研究方法:橫斷式研究,研究對象為高雄市二家設置職業醫學科區域教學醫院之一線人員(含醫師、護理、醫事、書記、櫃檯行政) 以自擬結構問卷調查方式,不記名填寫,實施時間自102年9月16日至102年9月30日止,發放460份,回收430份,回收率93.48%。以描述性統計、獨立樣本T檢定、單因子變異數分析、皮爾森積差相關、複迴歸分析等方法進行研究分析。
研究結果:「資深工作人員」,「行政櫃台、職病科、外科部門」以及「曾輔導經驗」對職業傷病定義認知較高;「資深工作人員」、「曾輔導經驗」、「曾接受教育、權益訓練」對職業傷病福利認知較高。「資深工作人員」,「行政櫃台、職病科、外科部門」及「曾輔導經驗」對認同態度較高。「醫師」,「資深工作人員」,「行政櫃台、骨科、急診部門」,「曾受過職業傷病」、「曾輔導經驗」、「曾接受教育、權益訓練」說服行為較佳;「行政櫃台人員」、「資深工作人員」、「行政櫃台、骨科、外科部門」,「曾受過職業傷病」、「曾輔導經驗」、「曾接受教育、權益訓練」參與教育行為較佳。知識與行為之間呈正相關;態度與行為之間呈正相關;但知識與態度未明顯呈現正相關,表示職業傷病知識愈完整,其執行行為愈正向;推動態度表現愈積極,其執行行為愈正向;但知識愈完整,
推動態度並不會愈積極。影響醫療機構一線從業人員執行行為之重要變項,為「曾輔導經驗」、「態度」、「曾接受教育訓練」、「知識」,可解釋變異量29.8%,各變項之迴歸係數為正值,可見預測變項表現愈正向,其執行行為愈佳。
建議:對醫療機構管理:可作為他院推動健保患者使用職業傷病診療單之模式參考。教育訓練應進化成專案任務並強化在職訓練,以提升效益。新人職前訓練中,應激勵參與動機以利增強執行行為。以輔導經驗豐富人員當種子培訓,以利推動業務。對勞工主管機關:在勞工教育應加上勞保相關醫療給付權益教育並要求雇主在工作手冊加上勞保相關給付權益條例。新增勞工重大職業傷害通報系統並設置奬金鼓勵院所主動通報。勞保身份應整合在健保IC卡內,以利勞工遇門診職業傷害時便利就醫。
Abstract
Objectives:The main factor for the low use rate of labor occupational injuries clinical sheet was because when workers underwent medical treatment due to occupational injuries, they were in an emergency or similar events had never occurred before. When workers apply for the labor occupational injuries clinical sheet, they were mostly passive, which leads to their interests being compromised without their knowledge. Thus, the government’s good intentions of providing labor protection policy often resulted in nothing. If related information can be notified by trained medical personnel during medical treatment, the information gap can then be reduced, thus protecting labor workers’ rights to seek medical treatment and enhancing the hospital’s image. In this study, knowledge, attitude, and behavior theories were used as research framework to explore the correlations of front-line medical personnel who can romote labor occupational injuries clinic sheet to explain and predict their implementation behavior as a reference for the promotion of other medical institutions.
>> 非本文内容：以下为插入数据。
==> ./design.v <==
module XOR_sum(a, b, out);
input [15:0] a;
input [15:0] b;
output [15:0] out;
assign out = a^b;
endmodule
module KGP(a, b, kgp_one, kgp_two, cin);
input [15:0] a;
input [15:0] b;
input cin;
output [16:0] kgp_one;
output [16:0] kgp_two;
assign kgp_one[0] = cin;
assign kgp_two[0] = 1'b0;
generate
	genvar i;
	for(i=1; i<17; i=i+1) begin
		assign kgp_one[i] = a[i-1]&b[i-1];
		assign kgp_two[i] = a[i-1]^b[i-1];
	end
endgenerate
endmodule
module Parallel_Prefix(kgp_one, kgp_two, final_kgp);
input [16:0] kgp_one;
input [16:0] kgp_two;
output [15:0] final_kgp;
wire [15:0] kgp_three;
wire [15:0] kgp_four;
wire [15:0] kgp_five;
wire [15:0] kgp_six;
wire [15:0] kgp_seven;
wire [15:0] kgp_eight;
wire [15:0] kgp_nine;
assign kgp_three[0] = kgp_one[0];
assign kgp_four[0] = kgp_two[0];
generate
	genvar i;
	for(i=15; i>=1; i=i-1) begin
		assign kgp_three[i] = (kgp_one[i-1]&kgp_two[i])+kgp_one[i];
		assign kgp_four[i] = kgp_two[i]&kgp_two[i-1];
	end
	assign kgp_five[0] = kgp_three[0];
	assign kgp_five[1] = kgp_three[1];
	for(i=15; i>=2; i=i-1) begin
		assign kgp_five[i] = (kgp_three[i-2]&kgp_four[i])+kgp_three[i];
		assign kgp_six[i] = kgp_four[i]&kgp_four[i-2];
	end
	for(i=0; i<4; i=i+1) begin
		assign kgp_seven[i] = kgp_five[i];
	end
	for(i=15; i>=4; i=i-1) begin
		assign kgp_seven[i] = (kgp_five[i-4]&kgp_six[i])+kgp_five[i];
		assign kgp_eight[i] = kgp_six[i]&kgp_six[i-4];
	end
	for(i=0; i<8; i=i+1) begin
		assign final_kgp[i] = kgp_seven[i];
	end
	for(i=15; i>=8; i=i-1) begin
		assign final_kgp[i] = (kgp_seven[i-8]&kgp_eight[i])+kgp_seven[i];
	end
endgenerate
endmodule
module RCA(a, b, overflow, cin, sum);
input [15:0] a;
input [15:0] b;
input cin;
output [15:0] sum;
output overflow;
wire [15:0] xor_output;
wire [16:0] kgp_one;
wire [16:0] kgp_two;
wire [15:0] final_kgp;
XOR_sum get_output(a, b, xor_output);
KGP generate_kgp(a, b, kgp_one, kgp_two, cin);
Parallel_Prefix parallel_prefix01(kgp_one, kgp_two, final_kgp);
assign sum = xor_output^final_kgp;
assign overflow = ((a[15]^b[15])&final_kgp[15])+(a[15]&b[15]);
endmodule
==> ./run.sh <==
#!/bin/bash
# OpenROAD 26Q1-2900-gdf79404cd8, Yosys 0.63+post, stock flow scripts
make -C /OpenROAD-flow-scripts/flow DESIGN_CONFIG=/design/flow/config.mk WORK_HOME=/design/flow/orfs finish
==> ./config.mk <==
export PLATFORM = sky130hd
export DESIGN_NAME = RCA
export DESIGN_NICKNAME = RCA
export VERILOG_FILES = /design/flow/design.v
export SDC_FILE = /design/flow/constraint.sdc
export NUM_CORES = 4
export LEC_CHECK = 1
export CORE_AREA = 10 10 76 76
export DIE_AREA = 0 0 86 86
==> ./constraint.sdc <==
current_design RCA

set clk_period 5.3
set clk_io_pct 0.2

create_clock -name clk0 -period $clk_period

set non_clock_inputs [all_inputs -no_clocks]
set_input_delay [expr $clk_period * $clk_io_pct] -clock clk0 $non_clock_inputs
set_output_delay [expr $clk_period * $clk_io_pct] -clock clk0 [all_outputs]
==> out/results.tsv <==
stage	metric	value	unit
yosys	synthesis area per yosys	1260	um2
die	Die X	86	um
yosys	Synth top cells by count	xnor2_1, nand2_1, ha_1	
global_routing	Tot GR Track Use	8.07	%
yosys	Area leader share	14.8	%
route	final WL	3290	um
critical_path	Startpoint Class	input pin	
global_routing	number of global-route vias before repair	1225	
die	Pre-Place Util	30.7	%
finish	layout clock buffer count	0	
route	Vias	1317	
global_routing	first-pass GRT wire length	5290	um
sta	Final Max Slew Viols	0	
sta	post-route setup slack	0.141	ns
critical_path	Required @ worst endpoint	4.24	ns
route	DRC violations left	0	
yosys	Yosys top cell by instances	xnor2_1	
finish	sequential cell area	0	um2
critical_path	CP Capture Type	output port	
die	chip area	7400	um2
sta	Final Setup Violations	0	
power	Int Power	0.159	mW
placed_design	routability cong.	0.861	
die	Cell Rows	23	
min_path	Hold WC Path Type	input pin to output port	
yosys	post-synthesis area per instance	7.91	um2
die	Ports	50	
min_path	hold-critical path depth	3	
route	drt wl/cell	12.1	um
run	Max Cap Viol	0	
route	number of DRC markers in iteration 0	38	
placed_design	Detail Placement HPWL	2890	um
power	power consumption	0.257	mW
sta	part of the cycle the worst path needs	97.3	%
critical_path	Setup CP Type	input pin to output port	
yosys	Post-Synth AOI/OAI Area	17.5	%
yosys	Multiplexer share	4.75	%
route	DR pass1 iterations	4	
finish	Post-Layout Inst Area	1990	um2
global_routing	maximum number of pins on one net before global-route repair	10	
yosys	Simple Share, Synth	30.8	%
yosys	ranking of synthesized cells by area	ha_1, xnor2_1, xor2_1, nand2_1, and3b_1	
global_routing	GRT overflow	0	
finish	area growth from synthesis to layout	57.6	%
critical_path	CP peak stage delay	0.45	ns
route	Routed Antenna Nets	0	
critical_path	critical path's most frequent cell	clkdlybuf4s50_1	
yosys	register share after synthesis	0	%
power	Logic pwr share	100.0	%
sta	unrepaired setup endpoints after global routing	no	
yosys	Yosys Instances	160	
finish	flip-flops	0	
critical_path	Critical-path top delay cell	clkdlybuf4s50_1	
die	Core Region	4120	um2
die	vertical die size	86	um
power	sequential power share	0	%
sta	actual slew at the worst max-slew pin	0.490	ns
yosys	Synth Warn #	0	
outcome	status	completed	
yosys	cell count after synthesis	160	
yosys	Cell Type Count	48	
power	switching portion of total power	38.2	%
power	Lkg Pwr	0.829	nW
yosys	Adders+Majority by Area	18.0	%
sta	Slew HR	67.2	%
route	number of inserted diodes	0	
route	DR vias/cell	4.86	
power	Clock Power Share	0	%
yosys	XOR Share, Synth	25.2	%
power	Net Switching	0.0984	mW
sta	Hold Fails Final Rpt	0	
power	Peak supply drop	0.0541	mV
sta	post-layout min period	5.16	ns
sta	Max Clk Rate	194	MHz
finish	ratio of cells with drive above 1 in the final layout	17.2	%
yosys	biggest area consumer among synthesized cells	ha_1	
critical_path	worst-path fanout max	5	
placed_design	dpl ws	-0.193	ns
critical_path	crit-path cells	clkdlybuf4s50_1 -> ha_1 -> and3b_1 -> o21ai_2 -> mux2i_2 -> xnor2_2 -> xnor2_4 -> a311o_1 -> nand3_1 -> fa_1 -> inv_1 -> clkdlybuf4s50_1	
placed_design	port bufs	50	
critical_path	crit path DAT	4.10	ns
run	Log Warnings	32	
placed_design	cell area after placement	1900	um2
global_routing	initial antenna violation count	0	
sta	hold slack final	2.93	ns
power	PD cells	129	nW/um2
yosys	Synth Cell Area	1260	um2
yosys	comb area leader	simple AND/OR/NAND/NOR gates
Methods:A cross-sectional study, subjects were frontline personnel (including physicians, nurses, medical secretaries, and counter administrative) in 2 regional teaching hospitals that established occupational medicine divisions in Kaohsiung. A self-compiled structured questionnaire was used, and the participants were to fill it out anonymously. The implementation time started on September 16, 2013 and ended on September 30, 2013. 460 copies of questionnaires were issued and 430 copies were returned, with a return rate of 93.48%. Descriptive statistics, independent samples t-test, one-way ANOVA, Pearson correlation, and multiple regression analysis were adopted for this study.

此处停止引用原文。